:: DATA FOR ANALYSIS ::

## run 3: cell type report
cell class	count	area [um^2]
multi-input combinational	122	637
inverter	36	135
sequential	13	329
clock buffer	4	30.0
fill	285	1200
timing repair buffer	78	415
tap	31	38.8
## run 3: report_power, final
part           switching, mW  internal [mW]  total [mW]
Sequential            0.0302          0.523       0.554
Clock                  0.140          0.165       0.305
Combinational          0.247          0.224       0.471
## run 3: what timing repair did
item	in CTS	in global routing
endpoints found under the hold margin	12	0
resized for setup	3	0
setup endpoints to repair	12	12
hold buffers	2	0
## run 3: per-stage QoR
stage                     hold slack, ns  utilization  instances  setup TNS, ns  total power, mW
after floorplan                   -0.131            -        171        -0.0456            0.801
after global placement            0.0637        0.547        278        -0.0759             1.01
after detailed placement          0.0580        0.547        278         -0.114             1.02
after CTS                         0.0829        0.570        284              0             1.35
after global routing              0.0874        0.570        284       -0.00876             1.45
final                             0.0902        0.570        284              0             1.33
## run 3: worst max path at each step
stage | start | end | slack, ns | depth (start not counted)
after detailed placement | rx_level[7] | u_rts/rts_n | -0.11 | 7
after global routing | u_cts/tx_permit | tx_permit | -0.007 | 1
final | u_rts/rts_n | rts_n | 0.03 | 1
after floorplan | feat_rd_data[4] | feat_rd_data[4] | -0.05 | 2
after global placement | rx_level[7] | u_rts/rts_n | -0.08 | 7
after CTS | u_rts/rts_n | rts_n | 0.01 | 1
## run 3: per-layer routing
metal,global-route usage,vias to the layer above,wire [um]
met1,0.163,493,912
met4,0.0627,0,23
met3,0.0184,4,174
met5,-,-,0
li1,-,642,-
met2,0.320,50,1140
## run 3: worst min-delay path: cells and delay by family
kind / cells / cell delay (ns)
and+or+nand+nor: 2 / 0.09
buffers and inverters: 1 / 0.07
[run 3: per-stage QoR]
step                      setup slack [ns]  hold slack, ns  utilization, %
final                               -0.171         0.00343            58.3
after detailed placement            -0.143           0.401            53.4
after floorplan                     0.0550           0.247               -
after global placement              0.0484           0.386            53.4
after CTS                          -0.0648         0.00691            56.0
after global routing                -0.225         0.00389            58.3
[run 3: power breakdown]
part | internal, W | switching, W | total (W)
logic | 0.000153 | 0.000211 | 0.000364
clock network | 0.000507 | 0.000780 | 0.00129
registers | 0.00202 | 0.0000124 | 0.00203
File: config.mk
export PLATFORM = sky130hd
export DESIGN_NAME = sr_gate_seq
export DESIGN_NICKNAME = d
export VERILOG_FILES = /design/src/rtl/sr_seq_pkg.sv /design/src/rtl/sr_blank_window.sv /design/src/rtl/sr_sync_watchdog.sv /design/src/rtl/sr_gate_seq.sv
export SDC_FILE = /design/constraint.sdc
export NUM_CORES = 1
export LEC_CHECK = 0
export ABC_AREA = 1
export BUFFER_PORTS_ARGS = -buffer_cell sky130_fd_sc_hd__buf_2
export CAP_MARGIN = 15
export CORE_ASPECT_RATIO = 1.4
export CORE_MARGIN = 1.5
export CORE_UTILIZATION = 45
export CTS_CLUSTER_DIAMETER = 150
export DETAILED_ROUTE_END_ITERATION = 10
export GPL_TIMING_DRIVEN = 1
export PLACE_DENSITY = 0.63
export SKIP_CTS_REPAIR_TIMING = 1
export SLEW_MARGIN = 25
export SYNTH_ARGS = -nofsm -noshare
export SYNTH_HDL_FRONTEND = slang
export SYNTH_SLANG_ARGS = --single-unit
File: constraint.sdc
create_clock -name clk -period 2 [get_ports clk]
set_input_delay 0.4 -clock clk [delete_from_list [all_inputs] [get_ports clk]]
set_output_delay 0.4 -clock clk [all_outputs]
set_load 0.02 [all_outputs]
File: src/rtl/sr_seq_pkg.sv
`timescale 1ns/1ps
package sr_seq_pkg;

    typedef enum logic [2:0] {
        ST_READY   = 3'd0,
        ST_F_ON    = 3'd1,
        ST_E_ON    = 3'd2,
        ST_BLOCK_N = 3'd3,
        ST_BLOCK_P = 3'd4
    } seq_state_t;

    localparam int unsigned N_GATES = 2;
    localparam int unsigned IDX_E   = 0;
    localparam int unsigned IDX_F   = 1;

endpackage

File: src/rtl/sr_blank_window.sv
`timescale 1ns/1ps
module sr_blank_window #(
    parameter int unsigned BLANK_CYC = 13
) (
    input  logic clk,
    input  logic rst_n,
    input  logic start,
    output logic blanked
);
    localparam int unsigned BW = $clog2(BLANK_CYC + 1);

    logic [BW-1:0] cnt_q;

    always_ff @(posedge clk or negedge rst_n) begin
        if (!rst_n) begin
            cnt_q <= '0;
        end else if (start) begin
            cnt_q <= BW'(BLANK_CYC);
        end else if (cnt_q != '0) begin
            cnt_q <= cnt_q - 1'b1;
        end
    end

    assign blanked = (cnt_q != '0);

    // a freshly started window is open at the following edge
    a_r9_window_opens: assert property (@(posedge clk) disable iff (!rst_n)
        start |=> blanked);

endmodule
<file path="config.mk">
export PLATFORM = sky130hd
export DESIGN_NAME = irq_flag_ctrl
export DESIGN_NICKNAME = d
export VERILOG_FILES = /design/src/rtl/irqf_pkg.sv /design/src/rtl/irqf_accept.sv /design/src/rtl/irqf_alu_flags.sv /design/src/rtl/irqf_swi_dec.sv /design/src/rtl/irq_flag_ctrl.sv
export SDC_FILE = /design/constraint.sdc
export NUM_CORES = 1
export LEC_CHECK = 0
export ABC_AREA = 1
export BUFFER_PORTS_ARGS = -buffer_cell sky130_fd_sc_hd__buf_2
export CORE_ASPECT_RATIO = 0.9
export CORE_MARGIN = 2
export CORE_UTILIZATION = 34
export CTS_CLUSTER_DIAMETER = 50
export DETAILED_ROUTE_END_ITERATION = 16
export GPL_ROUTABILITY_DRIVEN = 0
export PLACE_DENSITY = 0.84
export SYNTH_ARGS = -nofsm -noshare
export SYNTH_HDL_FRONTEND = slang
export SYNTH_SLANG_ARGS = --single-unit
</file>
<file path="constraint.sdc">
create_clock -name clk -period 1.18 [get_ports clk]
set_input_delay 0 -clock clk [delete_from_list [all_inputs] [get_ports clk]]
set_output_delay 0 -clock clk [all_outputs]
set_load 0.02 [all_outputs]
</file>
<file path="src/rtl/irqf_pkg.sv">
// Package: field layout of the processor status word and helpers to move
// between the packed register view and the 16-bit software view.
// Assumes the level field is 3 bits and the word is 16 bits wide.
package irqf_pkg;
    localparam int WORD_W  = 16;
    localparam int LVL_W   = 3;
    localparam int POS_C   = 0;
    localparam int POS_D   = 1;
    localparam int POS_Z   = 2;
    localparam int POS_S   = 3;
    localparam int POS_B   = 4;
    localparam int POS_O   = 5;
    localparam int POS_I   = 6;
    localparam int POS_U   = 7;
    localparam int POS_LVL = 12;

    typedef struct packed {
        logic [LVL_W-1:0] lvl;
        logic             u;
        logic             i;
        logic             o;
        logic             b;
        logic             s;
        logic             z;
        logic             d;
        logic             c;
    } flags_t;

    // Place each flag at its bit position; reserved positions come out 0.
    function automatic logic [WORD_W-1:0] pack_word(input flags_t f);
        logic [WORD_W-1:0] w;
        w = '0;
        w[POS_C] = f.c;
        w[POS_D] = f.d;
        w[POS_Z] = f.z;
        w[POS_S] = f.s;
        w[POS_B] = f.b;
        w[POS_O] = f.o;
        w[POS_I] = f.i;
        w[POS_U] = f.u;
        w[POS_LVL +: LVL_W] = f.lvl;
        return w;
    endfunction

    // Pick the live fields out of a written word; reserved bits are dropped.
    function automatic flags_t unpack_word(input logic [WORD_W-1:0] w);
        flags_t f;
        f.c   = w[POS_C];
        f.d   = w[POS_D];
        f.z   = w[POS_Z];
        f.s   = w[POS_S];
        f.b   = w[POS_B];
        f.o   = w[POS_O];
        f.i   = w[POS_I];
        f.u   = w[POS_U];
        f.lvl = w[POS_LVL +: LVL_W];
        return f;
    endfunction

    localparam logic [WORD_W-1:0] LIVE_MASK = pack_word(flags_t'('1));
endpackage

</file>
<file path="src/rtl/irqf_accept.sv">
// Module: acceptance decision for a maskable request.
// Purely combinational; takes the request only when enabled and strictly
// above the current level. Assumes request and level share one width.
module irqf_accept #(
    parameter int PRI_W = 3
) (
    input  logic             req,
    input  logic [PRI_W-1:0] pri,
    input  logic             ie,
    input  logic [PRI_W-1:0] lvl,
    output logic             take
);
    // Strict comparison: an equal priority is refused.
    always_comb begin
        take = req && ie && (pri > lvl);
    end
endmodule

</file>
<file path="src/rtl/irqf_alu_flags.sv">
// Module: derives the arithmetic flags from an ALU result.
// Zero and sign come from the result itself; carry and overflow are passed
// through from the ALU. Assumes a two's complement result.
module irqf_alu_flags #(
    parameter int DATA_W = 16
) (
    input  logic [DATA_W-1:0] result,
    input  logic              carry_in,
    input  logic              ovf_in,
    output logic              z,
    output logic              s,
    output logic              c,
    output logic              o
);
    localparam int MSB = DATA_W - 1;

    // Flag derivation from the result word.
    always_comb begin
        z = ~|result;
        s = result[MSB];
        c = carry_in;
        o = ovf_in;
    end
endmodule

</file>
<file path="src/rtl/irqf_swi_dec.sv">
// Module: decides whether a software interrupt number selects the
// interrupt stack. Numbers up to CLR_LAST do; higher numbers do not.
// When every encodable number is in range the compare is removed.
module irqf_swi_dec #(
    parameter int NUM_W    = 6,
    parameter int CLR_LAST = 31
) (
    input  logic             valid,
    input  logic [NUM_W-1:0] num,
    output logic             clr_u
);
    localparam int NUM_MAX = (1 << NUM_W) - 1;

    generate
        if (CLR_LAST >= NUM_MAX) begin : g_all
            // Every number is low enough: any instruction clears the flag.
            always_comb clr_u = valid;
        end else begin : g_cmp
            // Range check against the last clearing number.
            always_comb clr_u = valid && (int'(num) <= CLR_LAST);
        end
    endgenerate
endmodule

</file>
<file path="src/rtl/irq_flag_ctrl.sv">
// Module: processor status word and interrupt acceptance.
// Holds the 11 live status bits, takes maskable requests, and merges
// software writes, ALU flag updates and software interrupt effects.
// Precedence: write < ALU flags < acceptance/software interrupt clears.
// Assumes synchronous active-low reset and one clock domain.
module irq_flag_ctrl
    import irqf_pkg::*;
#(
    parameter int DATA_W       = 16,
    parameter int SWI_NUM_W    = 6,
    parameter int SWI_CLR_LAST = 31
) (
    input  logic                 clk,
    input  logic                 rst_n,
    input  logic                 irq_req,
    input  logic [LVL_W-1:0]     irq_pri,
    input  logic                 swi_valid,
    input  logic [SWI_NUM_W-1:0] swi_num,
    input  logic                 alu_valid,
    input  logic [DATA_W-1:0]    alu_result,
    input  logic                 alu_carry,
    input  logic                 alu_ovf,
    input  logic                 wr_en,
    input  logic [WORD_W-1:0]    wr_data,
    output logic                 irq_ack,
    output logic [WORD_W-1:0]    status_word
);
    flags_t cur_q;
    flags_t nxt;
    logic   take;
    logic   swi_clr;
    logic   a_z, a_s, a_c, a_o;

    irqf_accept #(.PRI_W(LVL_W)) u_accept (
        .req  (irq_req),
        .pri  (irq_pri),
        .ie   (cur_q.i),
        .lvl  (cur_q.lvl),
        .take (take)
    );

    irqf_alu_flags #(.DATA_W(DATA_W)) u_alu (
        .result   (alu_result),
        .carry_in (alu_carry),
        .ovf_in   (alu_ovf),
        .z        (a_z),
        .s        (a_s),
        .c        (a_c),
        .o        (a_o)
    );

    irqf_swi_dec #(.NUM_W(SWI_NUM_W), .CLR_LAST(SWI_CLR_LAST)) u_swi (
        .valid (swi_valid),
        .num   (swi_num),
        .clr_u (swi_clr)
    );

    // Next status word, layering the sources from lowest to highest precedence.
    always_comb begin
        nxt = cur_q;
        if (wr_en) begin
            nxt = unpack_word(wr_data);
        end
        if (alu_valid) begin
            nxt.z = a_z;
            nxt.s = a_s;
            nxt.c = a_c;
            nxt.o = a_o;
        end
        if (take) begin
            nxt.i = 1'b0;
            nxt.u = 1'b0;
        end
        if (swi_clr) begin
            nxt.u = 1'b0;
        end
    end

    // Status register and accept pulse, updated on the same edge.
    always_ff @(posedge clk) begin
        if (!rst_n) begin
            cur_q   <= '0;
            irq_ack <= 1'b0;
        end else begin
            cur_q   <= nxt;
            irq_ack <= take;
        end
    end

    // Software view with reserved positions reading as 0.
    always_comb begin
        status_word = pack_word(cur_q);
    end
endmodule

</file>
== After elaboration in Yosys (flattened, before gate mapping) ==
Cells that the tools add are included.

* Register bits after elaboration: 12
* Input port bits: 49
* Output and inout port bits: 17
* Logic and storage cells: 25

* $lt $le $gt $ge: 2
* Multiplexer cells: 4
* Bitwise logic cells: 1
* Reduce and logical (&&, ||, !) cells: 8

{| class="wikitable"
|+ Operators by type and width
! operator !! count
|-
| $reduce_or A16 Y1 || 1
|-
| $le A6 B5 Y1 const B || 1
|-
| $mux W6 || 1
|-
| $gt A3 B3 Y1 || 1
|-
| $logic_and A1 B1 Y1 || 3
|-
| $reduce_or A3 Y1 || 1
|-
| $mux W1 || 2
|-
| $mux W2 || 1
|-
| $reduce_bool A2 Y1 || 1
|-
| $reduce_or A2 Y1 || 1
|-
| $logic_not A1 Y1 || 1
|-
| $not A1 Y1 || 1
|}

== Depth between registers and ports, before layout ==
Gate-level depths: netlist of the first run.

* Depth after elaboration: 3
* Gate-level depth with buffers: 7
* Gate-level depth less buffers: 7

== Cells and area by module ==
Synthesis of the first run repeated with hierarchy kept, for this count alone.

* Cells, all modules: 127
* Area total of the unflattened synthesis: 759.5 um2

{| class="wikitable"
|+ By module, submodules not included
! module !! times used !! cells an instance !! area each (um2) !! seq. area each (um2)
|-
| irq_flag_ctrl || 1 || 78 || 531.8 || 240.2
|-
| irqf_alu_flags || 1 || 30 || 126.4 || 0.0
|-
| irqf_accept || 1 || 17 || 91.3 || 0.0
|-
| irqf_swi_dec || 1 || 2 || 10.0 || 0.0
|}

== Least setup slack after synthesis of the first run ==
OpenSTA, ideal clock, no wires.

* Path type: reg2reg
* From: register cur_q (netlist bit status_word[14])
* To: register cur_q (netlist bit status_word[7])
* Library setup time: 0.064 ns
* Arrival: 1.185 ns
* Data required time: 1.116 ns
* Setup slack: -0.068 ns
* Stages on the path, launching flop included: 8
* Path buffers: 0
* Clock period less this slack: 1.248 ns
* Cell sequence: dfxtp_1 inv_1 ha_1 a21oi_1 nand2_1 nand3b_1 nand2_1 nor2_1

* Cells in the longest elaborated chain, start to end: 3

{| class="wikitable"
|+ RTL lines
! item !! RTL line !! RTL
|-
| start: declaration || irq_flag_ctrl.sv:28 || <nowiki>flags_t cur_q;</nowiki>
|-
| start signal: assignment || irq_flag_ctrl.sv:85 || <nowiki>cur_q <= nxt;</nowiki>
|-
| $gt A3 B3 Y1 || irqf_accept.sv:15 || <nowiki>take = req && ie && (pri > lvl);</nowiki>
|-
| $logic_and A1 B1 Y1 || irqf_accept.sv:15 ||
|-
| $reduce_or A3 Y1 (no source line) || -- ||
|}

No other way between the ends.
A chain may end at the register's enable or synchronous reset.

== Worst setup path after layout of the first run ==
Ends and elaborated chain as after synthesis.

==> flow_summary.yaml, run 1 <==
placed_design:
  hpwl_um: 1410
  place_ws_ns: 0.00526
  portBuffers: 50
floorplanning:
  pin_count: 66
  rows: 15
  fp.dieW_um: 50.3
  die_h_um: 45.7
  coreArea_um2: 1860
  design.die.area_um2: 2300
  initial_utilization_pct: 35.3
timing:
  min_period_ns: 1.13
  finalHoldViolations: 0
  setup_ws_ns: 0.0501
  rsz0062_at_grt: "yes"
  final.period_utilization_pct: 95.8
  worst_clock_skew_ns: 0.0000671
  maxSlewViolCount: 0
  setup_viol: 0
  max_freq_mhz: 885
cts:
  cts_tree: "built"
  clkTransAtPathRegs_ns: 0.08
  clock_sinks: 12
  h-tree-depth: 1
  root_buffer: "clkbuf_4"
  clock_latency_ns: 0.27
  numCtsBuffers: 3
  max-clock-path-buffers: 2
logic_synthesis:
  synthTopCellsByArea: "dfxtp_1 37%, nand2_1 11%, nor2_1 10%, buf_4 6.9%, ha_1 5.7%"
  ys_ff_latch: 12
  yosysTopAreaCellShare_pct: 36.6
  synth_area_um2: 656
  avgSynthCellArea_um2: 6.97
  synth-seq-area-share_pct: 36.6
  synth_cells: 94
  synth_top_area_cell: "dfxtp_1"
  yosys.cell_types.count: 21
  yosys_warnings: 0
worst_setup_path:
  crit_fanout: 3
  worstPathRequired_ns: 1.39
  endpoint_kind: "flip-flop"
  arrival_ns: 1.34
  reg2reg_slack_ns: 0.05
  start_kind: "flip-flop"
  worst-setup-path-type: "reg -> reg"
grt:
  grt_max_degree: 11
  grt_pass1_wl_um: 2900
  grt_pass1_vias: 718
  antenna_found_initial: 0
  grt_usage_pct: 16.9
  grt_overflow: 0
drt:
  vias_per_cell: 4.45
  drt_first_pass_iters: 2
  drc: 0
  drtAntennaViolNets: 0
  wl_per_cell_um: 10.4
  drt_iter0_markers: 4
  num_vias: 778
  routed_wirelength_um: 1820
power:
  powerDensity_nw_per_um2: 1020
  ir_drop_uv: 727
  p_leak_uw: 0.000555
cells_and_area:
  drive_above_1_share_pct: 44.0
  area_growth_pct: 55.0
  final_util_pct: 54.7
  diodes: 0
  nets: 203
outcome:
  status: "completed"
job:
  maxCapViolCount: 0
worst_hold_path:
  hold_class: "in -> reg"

:::

YOUR INSTRUCTIONS »
Look through the entries above and quote exactly the lines from the line with "## run 3: worst min-delay" to the line with "logic | 0.000153 | 0.000211 | 0.000364", counting both of those lines.

YOUR SOLUTION »
## run 3: worst min-delay path: cells and delay by family
kind / cells / cell delay (ns)
and+or+nand+nor: 2 / 0.09
buffers and inverters: 1 / 0.07
[run 3: per-stage QoR]
step                      setup slack [ns]  hold slack, ns  utilization, %
final                               -0.171         0.00343            58.3
after detailed placement            -0.143           0.401            53.4
after floorplan                     0.0550           0.247               -
after global placement              0.0484           0.386            53.4
after CTS                          -0.0648         0.00691            56.0
after global routing                -0.225         0.00389            58.3
[run 3: power breakdown]
part | internal, W | switching, W | total (W)
logic | 0.000153 | 0.000211 | 0.000364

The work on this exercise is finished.